→ **Given data**:
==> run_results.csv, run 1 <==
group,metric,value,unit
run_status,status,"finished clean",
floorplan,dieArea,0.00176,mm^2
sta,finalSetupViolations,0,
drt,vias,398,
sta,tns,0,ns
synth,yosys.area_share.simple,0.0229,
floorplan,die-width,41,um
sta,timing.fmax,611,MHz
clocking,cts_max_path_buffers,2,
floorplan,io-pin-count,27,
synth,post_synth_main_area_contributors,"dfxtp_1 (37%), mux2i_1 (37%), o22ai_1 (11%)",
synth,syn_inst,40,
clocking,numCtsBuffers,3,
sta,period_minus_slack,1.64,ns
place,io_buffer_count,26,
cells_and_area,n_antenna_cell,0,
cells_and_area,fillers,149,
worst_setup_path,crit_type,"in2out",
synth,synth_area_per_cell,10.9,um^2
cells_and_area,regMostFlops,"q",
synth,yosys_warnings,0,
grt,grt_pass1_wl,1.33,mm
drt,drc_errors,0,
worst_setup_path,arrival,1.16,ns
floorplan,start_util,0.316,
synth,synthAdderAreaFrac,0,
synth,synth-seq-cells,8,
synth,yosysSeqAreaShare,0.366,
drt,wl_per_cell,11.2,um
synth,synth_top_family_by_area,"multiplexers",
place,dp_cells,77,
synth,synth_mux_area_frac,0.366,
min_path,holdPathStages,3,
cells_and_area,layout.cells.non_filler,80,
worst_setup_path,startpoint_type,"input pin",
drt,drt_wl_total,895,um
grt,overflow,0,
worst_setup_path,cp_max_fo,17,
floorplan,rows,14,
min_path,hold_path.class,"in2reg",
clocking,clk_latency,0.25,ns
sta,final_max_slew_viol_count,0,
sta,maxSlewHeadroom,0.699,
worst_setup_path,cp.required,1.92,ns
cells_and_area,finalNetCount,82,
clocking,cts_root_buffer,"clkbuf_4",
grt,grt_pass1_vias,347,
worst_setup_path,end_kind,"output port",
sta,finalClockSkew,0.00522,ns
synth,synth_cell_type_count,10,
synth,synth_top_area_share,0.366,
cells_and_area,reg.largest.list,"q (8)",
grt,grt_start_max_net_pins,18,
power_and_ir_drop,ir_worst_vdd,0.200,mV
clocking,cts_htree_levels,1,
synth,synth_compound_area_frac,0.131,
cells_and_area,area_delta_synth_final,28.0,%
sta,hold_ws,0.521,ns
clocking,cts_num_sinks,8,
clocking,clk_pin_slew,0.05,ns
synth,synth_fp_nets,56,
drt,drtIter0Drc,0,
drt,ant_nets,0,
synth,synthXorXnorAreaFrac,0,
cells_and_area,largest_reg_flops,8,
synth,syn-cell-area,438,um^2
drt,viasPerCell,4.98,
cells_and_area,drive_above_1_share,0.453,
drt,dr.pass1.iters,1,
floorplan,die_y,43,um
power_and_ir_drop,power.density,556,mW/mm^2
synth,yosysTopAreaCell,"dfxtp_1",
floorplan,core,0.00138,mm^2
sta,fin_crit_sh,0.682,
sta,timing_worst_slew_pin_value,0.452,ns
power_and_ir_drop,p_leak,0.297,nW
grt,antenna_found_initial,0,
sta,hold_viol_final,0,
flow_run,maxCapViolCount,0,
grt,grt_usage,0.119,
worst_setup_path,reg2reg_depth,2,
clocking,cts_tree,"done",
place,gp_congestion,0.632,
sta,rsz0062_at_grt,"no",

→ **Exercise objective**: For the material, state how many lines include the string "clocking"; the answer is that number alone.

→ **Answer space**: 8